**Assignment:** Please state how many lines below include the word "routing"; the reply should be the number only.

[Stored data]
--

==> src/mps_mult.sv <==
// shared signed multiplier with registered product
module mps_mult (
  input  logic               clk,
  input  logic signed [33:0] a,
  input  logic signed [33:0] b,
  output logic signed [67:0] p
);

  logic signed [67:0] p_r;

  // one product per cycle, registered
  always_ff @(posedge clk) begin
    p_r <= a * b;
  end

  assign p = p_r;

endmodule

--

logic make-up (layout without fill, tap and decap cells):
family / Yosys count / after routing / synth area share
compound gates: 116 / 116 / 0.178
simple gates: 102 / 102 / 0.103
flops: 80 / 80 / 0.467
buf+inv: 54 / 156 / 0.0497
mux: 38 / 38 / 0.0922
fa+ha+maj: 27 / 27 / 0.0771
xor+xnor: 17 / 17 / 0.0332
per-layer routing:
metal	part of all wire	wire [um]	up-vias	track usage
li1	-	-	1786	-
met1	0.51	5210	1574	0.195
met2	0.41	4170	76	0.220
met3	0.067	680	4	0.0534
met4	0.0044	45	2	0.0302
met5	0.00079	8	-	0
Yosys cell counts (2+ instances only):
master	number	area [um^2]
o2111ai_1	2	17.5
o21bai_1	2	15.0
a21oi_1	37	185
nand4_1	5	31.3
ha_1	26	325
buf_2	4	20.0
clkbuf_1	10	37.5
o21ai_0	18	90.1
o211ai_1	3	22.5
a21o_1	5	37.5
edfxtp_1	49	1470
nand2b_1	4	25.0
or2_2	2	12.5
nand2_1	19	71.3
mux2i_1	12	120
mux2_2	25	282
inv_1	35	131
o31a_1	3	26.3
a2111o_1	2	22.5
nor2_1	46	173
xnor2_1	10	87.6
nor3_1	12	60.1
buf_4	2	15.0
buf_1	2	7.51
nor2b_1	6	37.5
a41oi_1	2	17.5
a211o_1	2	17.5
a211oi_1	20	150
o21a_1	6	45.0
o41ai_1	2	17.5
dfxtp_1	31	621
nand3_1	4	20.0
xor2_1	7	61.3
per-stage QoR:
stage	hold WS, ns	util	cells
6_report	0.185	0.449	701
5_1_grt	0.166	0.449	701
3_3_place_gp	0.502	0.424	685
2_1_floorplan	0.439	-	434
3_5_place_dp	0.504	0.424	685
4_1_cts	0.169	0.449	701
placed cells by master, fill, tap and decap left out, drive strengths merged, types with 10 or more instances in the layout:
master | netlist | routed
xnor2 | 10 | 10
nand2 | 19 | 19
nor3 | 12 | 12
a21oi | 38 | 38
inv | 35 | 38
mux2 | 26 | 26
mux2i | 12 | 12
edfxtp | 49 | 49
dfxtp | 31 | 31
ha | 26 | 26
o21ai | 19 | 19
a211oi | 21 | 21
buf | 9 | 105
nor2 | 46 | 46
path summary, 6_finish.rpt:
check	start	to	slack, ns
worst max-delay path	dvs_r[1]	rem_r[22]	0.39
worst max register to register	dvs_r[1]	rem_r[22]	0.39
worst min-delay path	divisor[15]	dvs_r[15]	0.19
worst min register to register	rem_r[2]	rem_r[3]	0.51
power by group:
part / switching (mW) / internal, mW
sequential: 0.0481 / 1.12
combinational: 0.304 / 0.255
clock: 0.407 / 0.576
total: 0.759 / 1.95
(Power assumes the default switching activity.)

--

**Answer box:** 2